Contudo, Nunes afirmou que se depararam ainda com uma dificuldade extra: “confrontámo-nos com uma decisão editorial que considerou os discursos da pioneira Seeling, que desde o início deste projeto se identificou como terf (trans exclusionary radical feminist), como violentos e transfóbicos”. No fim, “creio que acabámos por conseguir um bom compromisso entre aquilo que é o respeito pela voz e pela representação de Seeling e aquilo que são as próprias posições das autoras e dos editores”.



“The Manifesto raises awareness toward gender balance, and encourages its members to ‘put in place policies and action plans to involve more women as artists, artistic directors and producers, staff and board members and audience members in our work.’ The Manifesto also invited EJN members to complete a survey regarding their work over the past three calendar years to inform the formulation of future strategies.” 

Se a obra concede uma revisão histórica das iniciativas e colaborações na luta pela igualdade de género no jazz desde 1970, é importante realçar que é apenas em 2010 que a Europa demonstra uma preocupação acerca da paridade na indústria musical através de um conjunto de iniciativas, como a criação da Keychange, fundada pela Europa Criativa, um programa da União Europeia para os sectores culturais e criativos. Desde 2017 que várias organizações europeias têm vindo a assinar manifestos a favor da igualdade de género, no entanto, apesar dos resultados actuais ainda não serem os desejados, Nunes e Arnaut realçam a importância da determinação de objectivos específicos. 

“Regarding how challenging it is to change systems of male normativity, Serpa considers that it is important for women to take up their own narratives, spaces and create their communities. Serpa is committed to ‘normalize powerful women and non-binary musicians’.”

Ainda em 2017, o movimento #MeToo espoletou uma reacção em cadeia que chegou aos aspetos sociais e culturais, incluindo o jazz. Desta conjuntura nasceu o colectivo We Have Voice (WHC), fundado por 14 artistas de diferentes gerações, raças, etnias, culturas, competências, identidades de género, contextos económicos, crenças religiosas e afiliações e entre os quais encontramos Sara Serpa. O colectivo introduziu duas iniciativas: uma Carta Aberta e um Código de Conduta como forma de denunciar a “prática padronizada de má conduta sexual, possibilitada por uma cultura generalizada de tolerância nas Instituições e entre pares”.
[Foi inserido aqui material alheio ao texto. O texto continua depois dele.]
`config.mk`:
```
export PLATFORM = sky130hd
export DESIGN_NAME = uart9_addr_rx
export DESIGN_NICKNAME = d
export VERILOG_FILES = /design/src/rtl/uart9_pkg.sv /design/src/rtl/uart9_bit_engine.sv /design/src/rtl/uart9_addr_gate.sv /design/src/rtl/uart9_fifo.sv /design/src/rtl/uart9_addr_rx.sv
export SDC_FILE = /design/constraint.sdc
export NUM_CORES = 1
export LEC_CHECK = 0
export ABC_CLOCK_PERIOD_IN_PS = 3500
export BUFFER_PORTS_ARGS = -buffer_cell sky130_fd_sc_hd__buf_2
export CORE_MARGIN = 2
export CORE_UTILIZATION = 45
export CTS_CLUSTER_SIZE = 12
export DETAILED_ROUTE_END_ITERATION = 10
export PLACE_DENSITY = 0.73
export SLEW_MARGIN = 20
export SYNTH_ARGS = -nofsm -noshare
export SYNTH_HDL_FRONTEND = slang
export SYNTH_SLANG_ARGS = --single-unit
```
`constraint.sdc`:
```
create_clock -name clk -period 3.5 [get_ports clk]
set_clock_uncertainty 0.1 [all_clocks]
set_input_delay 0.35 -clock clk [delete_from_list [all_inputs] [get_ports clk]]
set_output_delay 0.35 -clock clk [all_outputs]
set_load 0.02 [all_outputs]
```
File: src/rtl/boot_seq.sv
module boot_seq #(
  parameter int ADDR_W = 32,
  parameter int DATA_W = 32,
  parameter int LATCH_EDGE = 4,
  parameter int WORD_BYTES = 4,
  parameter logic [ADDR_W-1:0] VEC_BASE = '0
) (
  input  logic              clk,
  input  logic              rst_n,
  input  logic              boot_pin0,
  input  logic              boot_pin1,
  input  logic              standby_enter,
  input  logic              standby_exit,
  output logic              fetch_req,
  output logic [ADDR_W-1:0] fetch_addr,
  input  logic              fetch_ack,
  input  logic [DATA_W-1:0] fetch_data,
  output logic [1:0]        boot_mode,
  output logic [2:0]        alias_sel,
  output logic [DATA_W-1:0] stack_ptr,
  output logic [DATA_W-1:0] prog_ctr,
  output logic              seq_done
);
  localparam int CNT_W = $clog2(LATCH_EDGE + 1);
  localparam logic [CNT_W-1:0] LAST_CNT = CNT_W'(LATCH_EDGE - 1);
  localparam logic [ADDR_W-1:0] PC_ADDR = VEC_BASE + ADDR_W'(WORD_BYTES);

  typedef enum logic [2:0] {S_WAIT, S_SP, S_PC, S_RUN, S_STBY} state_t;

  state_t           state;
  logic [CNT_W-1:0] cnt;
  logic [1:0]       pin_mode;

  assign pin_mode   = !boot_pin0 ? 2'b00 : (boot_pin1 ? 2'b10 : 2'b01);
  assign fetch_req  = (state == S_SP) || (state == S_PC);
  assign fetch_addr = (state == S_PC) ? PC_ADDR : VEC_BASE;
  assign seq_done   = (state == S_RUN);

  always_comb begin
    case (boot_mode)
      2'b01:   alias_sel = 3'b010;
      2'b10:   alias_sel = 3'b100;
      default: alias_sel = 3'b001;
    endcase
  end

  always_ff @(posedge clk) begin
    if (!rst_n) begin
      state     <= S_WAIT;
      cnt       <= '0;
      boot_mode <= 2'b00;
      stack_ptr <= '0;
      prog_ctr  <= '0;
    end else begin
      case (state)
        S_WAIT:
          if (cnt == LAST_CNT) begin
            boot_mode <= pin_mode;
            cnt       <= '0;
            state     <= S_SP;
          end else begin
            cnt <= cnt + CNT_W'(1);
          end
        S_SP:
          if (fetch_ack) begin
            stack_ptr <= fetch_data;
            state     <= S_PC;
          end
        S_PC:
          if (fetch_ack) begin
            prog_ctr <= fetch_data;
            state    <= S_RUN;
          end
        S_RUN:
          if (standby_enter) state <= S_STBY;
        S_STBY:
          if (standby_exit) begin
            cnt   <= '0;
            state <= S_WAIT;
          end
        default: state <= S_WAIT;
      endcase
    end
  end
endmodule
**config.mk**
```make
export PLATFORM = sky130hd
export DESIGN_NAME = irq_pres_ctrl
export DESIGN_NICKNAME = d
export VERILOG_FILES = /design/src/rtl/irq_pres_pkg.sv /design/src/rtl/irq_pres_arb.sv /design/src/rtl/irq_pres_ipi.sv /design/src/rtl/irq_pres_ctrl.sv
export SDC_FILE = /design/constraint.sdc
export NUM_CORES = 1
export LEC_CHECK = 0
export CAP_MARGIN = 20
export CORE_MARGIN = 2
export CORE_UTILIZATION = 48
export CTS_CLUSTER_SIZE = 24
export DETAILED_ROUTE_END_ITERATION = 8
export PLACE_DENSITY = 0.93
export SYNTH_ARGS = -nofsm -noshare
export SYNTH_HDL_FRONTEND = slang
export SYNTH_SLANG_ARGS = --single-unit
```
**constraint.sdc**
```tcl
create_clock -name clk -period 10 [get_ports clk]
set_input_delay 2 -clock clk [delete_from_list [all_inputs] [get_ports clk]]
set_output_delay 2 -clock clk [all_outputs]
set_load 0.03 [all_outputs]
```
### config.mk
export PLATFORM = sky130hd
export DESIGN_NAME = mac_periph
export DESIGN_NICKNAME = d
export VERILOG_FILES = /design/src/rtl/mac_pkg.sv /design/src/rtl/mac_arith.sv /design/src/rtl/mac_launch.sv /design/src/rtl/mac_periph.sv
export SDC_FILE = /design/constraint.sdc
export NUM_CORES = 2
export LEC_CHECK = 0
export BUFFER_PORTS_ARGS = -buffer_cell sky130_fd_sc_hd__buf_2
export CORE_MARGIN = 5
export CORE_UTILIZATION = 45
export CTS_BUF_LIST = sky130_fd_sc_hd__clkbuf_4 sky130_fd_sc_hd__clkbuf_8 sky130_fd_sc_hd__clkbuf_16
export DETAILED_ROUTE_END_ITERATION = 12
export GPL_TIMING_DRIVEN = 0
export HOLD_SLACK_MARGIN = 0.1
export PLACE_DENSITY = 0.7
export SLEW_MARGIN = 20
export SYNTH_ARGS = -nofsm -noshare
export SYNTH_HDL_FRONTEND = slang
export SYNTH_SLANG_ARGS = --single-unit
### constraint.sdc
create_clock -name clk -period 15.8 [get_ports clk]
set_clock_uncertainty 0.15 [all_clocks]
set_input_delay 1.58 -clock clk [delete_from_list [all_inputs] [get_ports clk]]
set_output_delay 1.58 -clock clk [all_outputs]
set_load 0.1 [all_outputs]
$ cat config.mk
export PLATFORM = sky130hd
export DESIGN_NAME = spi_byte_master
export DESIGN_NICKNAME = d
export VERILOG_FILES = /design/src/rtl/spim_pkg.sv /design/src/rtl/spim_divider.sv /design/src/rtl/spim_shifter.sv /design/src/rtl/spi_byte_master.sv
export SDC_FILE = /design/constraint.sdc
export NUM_CORES = 1
export LEC_CHECK = 0
export CORE_ASPECT_RATIO = 2
export CORE_MARGIN = 1
export CORE_UTILIZATION = 64
export DETAILED_ROUTE_END_ITERATION = 7
export DONT_BUFFER_PORTS = 1
export GPL_TIMING_DRIVEN = 0
export PLACE_DENSITY_LB_ADDON = 0.08
export REMOVE_ABC_BUFFERS = 1
export SLEW_MARGIN = 20
export SYNTH_ARGS = -nofsm -noshare
export SYNTH_HDL_FRONTEND = slang
export SYNTH_SLANG_ARGS = --single-unit
$ cat constraint.sdc
create_clock -name clk -period 4.1 [get_ports clk]
set_clock_uncertainty 0.1 [all_clocks]
set_input_delay 0.205 -clock clk [delete_from_list [all_inputs] [get_ports clk]]
set_output_delay 0.205 -clock clk [all_outputs]
set_load 0.01 [all_outputs]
Esta é, sem sombra de dúvida, uma luta que todos os dias conquista uma nova posição face ao passado, e, para Beatriz Nunes, esta publicação no panorama actual, para além de histórica, “é um marco, pois define este campo de estudos, gender and jazz studies, como um campo autónomo, relevante por si próprio. Creio que também revela o crescente interesse, não só académico, mas também social, por questões de género em várias áreas da sociedade.” 
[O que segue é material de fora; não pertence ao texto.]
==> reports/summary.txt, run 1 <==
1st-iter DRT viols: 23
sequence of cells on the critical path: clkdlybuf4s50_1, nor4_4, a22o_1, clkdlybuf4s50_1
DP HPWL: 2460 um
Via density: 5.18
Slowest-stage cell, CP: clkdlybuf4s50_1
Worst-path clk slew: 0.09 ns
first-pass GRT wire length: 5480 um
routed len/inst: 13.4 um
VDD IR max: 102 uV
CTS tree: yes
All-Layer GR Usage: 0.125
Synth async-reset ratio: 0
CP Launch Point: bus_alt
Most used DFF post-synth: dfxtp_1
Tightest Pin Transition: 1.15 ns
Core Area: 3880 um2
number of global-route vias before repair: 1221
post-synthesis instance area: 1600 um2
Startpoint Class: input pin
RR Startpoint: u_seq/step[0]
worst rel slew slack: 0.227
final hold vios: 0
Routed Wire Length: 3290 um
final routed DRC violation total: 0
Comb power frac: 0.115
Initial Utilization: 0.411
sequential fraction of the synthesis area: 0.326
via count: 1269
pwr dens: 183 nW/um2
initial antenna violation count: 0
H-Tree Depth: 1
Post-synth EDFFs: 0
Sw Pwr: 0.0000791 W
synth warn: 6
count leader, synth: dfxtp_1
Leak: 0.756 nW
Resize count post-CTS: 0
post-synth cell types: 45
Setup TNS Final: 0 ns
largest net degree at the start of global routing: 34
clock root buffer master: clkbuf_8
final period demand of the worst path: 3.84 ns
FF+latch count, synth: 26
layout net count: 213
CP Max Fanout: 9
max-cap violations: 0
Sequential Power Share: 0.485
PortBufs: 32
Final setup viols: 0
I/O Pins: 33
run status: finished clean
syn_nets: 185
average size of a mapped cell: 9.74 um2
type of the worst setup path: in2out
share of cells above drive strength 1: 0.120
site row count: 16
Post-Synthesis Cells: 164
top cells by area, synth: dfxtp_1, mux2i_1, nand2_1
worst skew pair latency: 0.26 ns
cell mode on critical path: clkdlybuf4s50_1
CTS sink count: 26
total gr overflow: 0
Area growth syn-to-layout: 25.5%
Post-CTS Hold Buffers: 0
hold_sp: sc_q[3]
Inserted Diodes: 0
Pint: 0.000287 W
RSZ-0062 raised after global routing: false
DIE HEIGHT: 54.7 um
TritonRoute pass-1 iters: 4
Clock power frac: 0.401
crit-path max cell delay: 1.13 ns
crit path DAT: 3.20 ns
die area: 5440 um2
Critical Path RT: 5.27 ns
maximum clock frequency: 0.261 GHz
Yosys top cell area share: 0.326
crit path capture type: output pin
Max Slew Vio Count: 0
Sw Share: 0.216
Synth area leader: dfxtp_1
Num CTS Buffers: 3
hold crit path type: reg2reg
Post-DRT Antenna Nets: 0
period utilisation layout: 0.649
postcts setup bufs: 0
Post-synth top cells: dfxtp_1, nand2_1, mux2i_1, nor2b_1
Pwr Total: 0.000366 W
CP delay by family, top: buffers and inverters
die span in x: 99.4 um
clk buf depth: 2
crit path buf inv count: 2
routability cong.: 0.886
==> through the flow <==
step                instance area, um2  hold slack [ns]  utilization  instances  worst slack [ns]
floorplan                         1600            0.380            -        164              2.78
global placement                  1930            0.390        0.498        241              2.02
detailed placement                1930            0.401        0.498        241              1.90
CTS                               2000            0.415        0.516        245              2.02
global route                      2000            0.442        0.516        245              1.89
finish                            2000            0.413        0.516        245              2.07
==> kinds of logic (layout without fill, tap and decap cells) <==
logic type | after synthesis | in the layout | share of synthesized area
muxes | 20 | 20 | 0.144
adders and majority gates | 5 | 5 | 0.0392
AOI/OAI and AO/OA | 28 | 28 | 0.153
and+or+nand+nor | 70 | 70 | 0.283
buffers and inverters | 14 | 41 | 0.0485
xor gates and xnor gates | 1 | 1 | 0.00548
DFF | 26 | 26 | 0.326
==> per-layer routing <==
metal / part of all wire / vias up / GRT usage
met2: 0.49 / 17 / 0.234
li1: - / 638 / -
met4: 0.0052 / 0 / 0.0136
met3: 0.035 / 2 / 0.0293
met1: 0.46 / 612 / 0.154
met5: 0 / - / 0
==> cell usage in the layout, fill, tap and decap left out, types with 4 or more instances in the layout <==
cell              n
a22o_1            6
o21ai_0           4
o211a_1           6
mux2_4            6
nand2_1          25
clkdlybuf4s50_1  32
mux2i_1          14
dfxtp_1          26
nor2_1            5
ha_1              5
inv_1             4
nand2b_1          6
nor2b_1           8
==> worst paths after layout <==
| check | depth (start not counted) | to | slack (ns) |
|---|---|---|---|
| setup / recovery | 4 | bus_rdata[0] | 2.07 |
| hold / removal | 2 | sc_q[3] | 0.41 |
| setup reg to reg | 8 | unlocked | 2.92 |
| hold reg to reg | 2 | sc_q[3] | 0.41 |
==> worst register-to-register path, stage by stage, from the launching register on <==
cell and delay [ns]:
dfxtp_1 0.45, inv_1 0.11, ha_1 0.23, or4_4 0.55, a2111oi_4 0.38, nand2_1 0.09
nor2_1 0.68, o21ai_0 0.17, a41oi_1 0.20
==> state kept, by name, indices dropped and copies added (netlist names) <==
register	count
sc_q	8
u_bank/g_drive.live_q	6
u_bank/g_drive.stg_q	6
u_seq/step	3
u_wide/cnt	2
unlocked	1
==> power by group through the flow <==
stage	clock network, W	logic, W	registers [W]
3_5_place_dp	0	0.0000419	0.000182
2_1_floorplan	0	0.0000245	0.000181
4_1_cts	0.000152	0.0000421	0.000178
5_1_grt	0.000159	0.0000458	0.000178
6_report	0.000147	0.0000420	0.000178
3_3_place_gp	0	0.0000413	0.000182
===== config.mk =====
export PLATFORM = sky130hd
export DESIGN_NAME = dmac16_unit
export DESIGN_NICKNAME = d
export VERILOG_FILES = /design/src/rtl/dmac16_pkg.sv /design/src/rtl/dmac16_decode.sv /design/src/rtl/dmac16_regfile.sv /design/src/rtl/dmac16_lane.sv /design/src/rtl/dmac16_unit.sv
export SDC_FILE = /design/constraint.sdc
export NUM_CORES = 2
export LEC_CHECK = 0
export BUFFER_PORTS_ARGS = -buffer_cell sky130_fd_sc_hd__buf_2
export CAP_MARGIN = 20
export CORE_MARGIN = 1.5
export CORE_UTILIZATION = 43
export DETAILED_ROUTE_END_ITERATION = 10
export MAX_ROUTING_LAYER = met4
export SKIP_LAST_GASP = 1
export SYNTH_ARGS = -nofsm -noshare
export SYNTH_HDL_FRONTEND = slang
export SYNTH_HIERARCHICAL = 1
export SYNTH_SLANG_ARGS = --single-unit

===== constraint.sdc =====
create_clock -name clk -period 12.05 [get_ports clk]
set_input_delay 1.205 -clock clk [delete_from_list [all_inputs] [get_ports clk]]
set_output_delay 1.205 -clock clk [all_outputs]
set_load 0.02 [all_outputs]

===== src/rtl/dmac16_pkg.sv =====
package dmac16_pkg;
  localparam int unsigned IW_A_LSB   = 6;
  localparam int unsigned IW_B_LSB   = 10;
  localparam int unsigned IW_C_LSB   = 14;
  localparam int unsigned IW_D_LSB   = 18;
  localparam int unsigned IW_OPS_LSB = 22;
  localparam int unsigned IW_ACC_LSB = 24;

  typedef enum logic [1:0] {
    OPS_HH_LL = 2'd0,
    OPS_LH_LL = 2'd1,
    OPS_HH_HL = 2'd2,
    OPS_LH_HL = 2'd3
  } opsel_e;

  typedef enum logic [1:0] {
    ACC_ADD_ADD = 2'd0,
    ACC_ADD_SUB = 2'd1,
    ACC_SUB_ADD = 2'd2,
    ACC_SUB_SUB = 2'd3
  } accsel_e;

  typedef struct packed {
    logic [3:0] ia;
    logic [3:0] ib;
    logic [3:0] ic;
    logic [3:0] id;
    opsel_e     ops;
    accsel_e    acc;
  } dmac_fields_t;
endpackage
===== src/rtl/pwm2_pkg.sv =====
package pwm2_pkg;
  localparam int REG_W     = 32;
  localparam int DIV_W     = 17;  // holds the largest divider minus one
  localparam int CNT_W     = 16;  // period and duty fields
  localparam int CFG_W     = 7;   // control bits owned by one channel
  localparam int CH_STRIDE = 15;  // distance between channel fields
  localparam int RDY_BASE  = 28;  // first ready flag

  // bit 6 gate, bit 5 active level, bit 4 enable, bits 3:0 divider code
  typedef struct packed {
    logic       gate;
    logic       act;
    logic       en;
    logic [3:0] code;
  } ch_cfg_t;
endpackage


===== src/rtl/pwm2_rst_sync.sv =====
module pwm2_rst_sync (
  input  logic clk,
  input  logic arst_n,
  output logic srst_n
);
  logic meta_q;
  logic hold_q;

  always_ff @(posedge clk or negedge arst_n) begin
    if (!arst_n) begin
      meta_q <= 1'b0;
      hold_q <= 1'b0;
    end else begin
      meta_q <= 1'b1;
      hold_q <= meta_q;
    end
  end

  assign srst_n = hold_q;
endmodule


===== src/rtl/pwm2_presc_lut.sv =====
module pwm2_presc_lut
  import pwm2_pkg::*;
#(
  parameter bit HAS_BYPASS = 1'b1
) (
  input  logic [3:0]       code,
  output logic [DIV_W-1:0] div_m1,
  output logic             valid
);
  logic byp_ok;

  generate
    if (HAS_BYPASS) begin : g_byp
      assign byp_ok = 1'b1;
    end else begin : g_nobyp
      assign byp_ok = 1'b0;
    end
  endgenerate

  always_comb begin
    div_m1 = '0;
    valid  = 1'b1;
    case (code)
      4'd0:    div_m1 = DIV_W'(119);
      4'd1:    div_m1 = DIV_W'(179);
      4'd2:    div_m1 = DIV_W'(239);
      4'd3:    div_m1 = DIV_W'(359);
      4'd4:    div_m1 = DIV_W'(479);
      4'd8:    div_m1 = DIV_W'(11999);
      4'd9:    div_m1 = DIV_W'(23999);
      4'd10:   div_m1 = DIV_W'(35999);
      4'd11:   div_m1 = DIV_W'(47999);
      4'd12:   div_m1 = DIV_W'(71999);
      4'd15:   valid  = byp_ok;
      default: valid  = 1'b0;
    endcase
  end
endmodule


===== src/rtl/pwm2_channel.sv =====
module pwm2_channel
  import pwm2_pkg::*;
#(
  parameter bit HAS_BYPASS = 1'b1
) (
  input  logic             clk,
  input  logic             rst_n,
  input  ch_cfg_t          cfg,
  input  logic             code_chg,
  input  logic             pd_wr,
  input  logic [REG_W-1:0] pd_wdata,
  output logic [REG_W-1:0] pd_shadow,
  output logic             pend,
  output logic             pwm_o
);
  logic [DIV_W-1:0] div_m1;
  logic             code_ok;
  logic             run;
  logic             tick;
  logic             wrap;
  logic             load;
  logic             in_duty;

  logic [DIV_W-1:0] pre_q, pre_d;
  logic [CNT_W-1:0] per_q, per_d;
  logic [CNT_W-1:0] lim_q;
  logic [CNT_W-1:0] dut_q;
  logic [REG_W-1:0] shd_q;
  logic             pend_q, pend_d;

  pwm2_presc_lut #(.HAS_BYPASS(HAS_BYPASS)) i_lut (
    .code   (cfg.code),
    .div_m1 (div_m1),
    .valid  (code_ok)
  );

  assign run  = cfg.en & cfg.gate & code_ok;
  assign tick = run & ~code_chg & (pre_q == div_m1);
  assign wrap = tick & (per_q == lim_q);
  assign load = ~run | wrap;

  always_comb begin
    if (!run || code_chg || tick) pre_d = '0;
    else                          pre_d = pre_q + 1'b1;

    if (!run || wrap) per_d = '0;
    else if (tick)    per_d = per_q + 1'b1;
    else              per_d = per_q;

    if (pd_wr)     pend_d = 1'b1;
    else if (load) pend_d = 1'b0;
    else           pend_d = pend_q;
  end

  always_ff @(posedge clk or negedge rst_n) begin
    if (!rst_n) begin
      pre_q  <= '0;
      per_q  <= '0;
      lim_q  <= '0;
      dut_q  <= '0;
      shd_q  <= '0;
      pend_q <= 1'b0;
    end else begin
      pre_q  <= pre_d;
      per_q  <= per_d;
      pend_q <= pend_d;
      if (load) begin
        lim_q <= shd_q[REG_W-1:CNT_W];
        dut_q <= shd_q[CNT_W-1:0];
      end
      if (pd_wr) begin
        shd_q <= pd_wdata;
      end
    end
  end

  assign in_duty   = run & (per_q < dut_q);
  assign pwm_o     = in_duty ? cfg.act : ~cfg.act;
  assign pd_shadow = shd_q;
  assign pend      = pend_q;
endmodule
Inevitavelmente, o tema abriu o debate no espaço público, mediático e digital, e “há quem considere que se trata de um tema trending, mas essa perspectiva surge do desconhecimento de que publicações sobre género e jazz existem desde os anos 80, apenas estamos a assistir a uma sistematização e destaque desta área de estudos.”

“However, according to the testimonials of various activists, it is difficult to change a system deeply rooted in patriarchy. Most leaders acknowledge that it will take a long time to achieve a completely gender-balanced music industry. Nonetheless, their actions have been critical in raising awareness and facilitating action against gender discrimination in jazz. 

É com esperança que esta seja uma das portas das infinitas percepções que tornem o jazz aquilo que realmente sempre reivindicou: um espaço de igualdade e, sobretudo, de liberdade.  

Para Beatriz Nunes, “este livro, por ser até à data o mais completo sobre o tema, com 38 capítulos de investigadoras e investigadores dos quatro continentes, será uma base indispensável na definição de conceitos e até mesmo de apoio a cursos que já são ministrados em universidades sobre Gender and Jazz.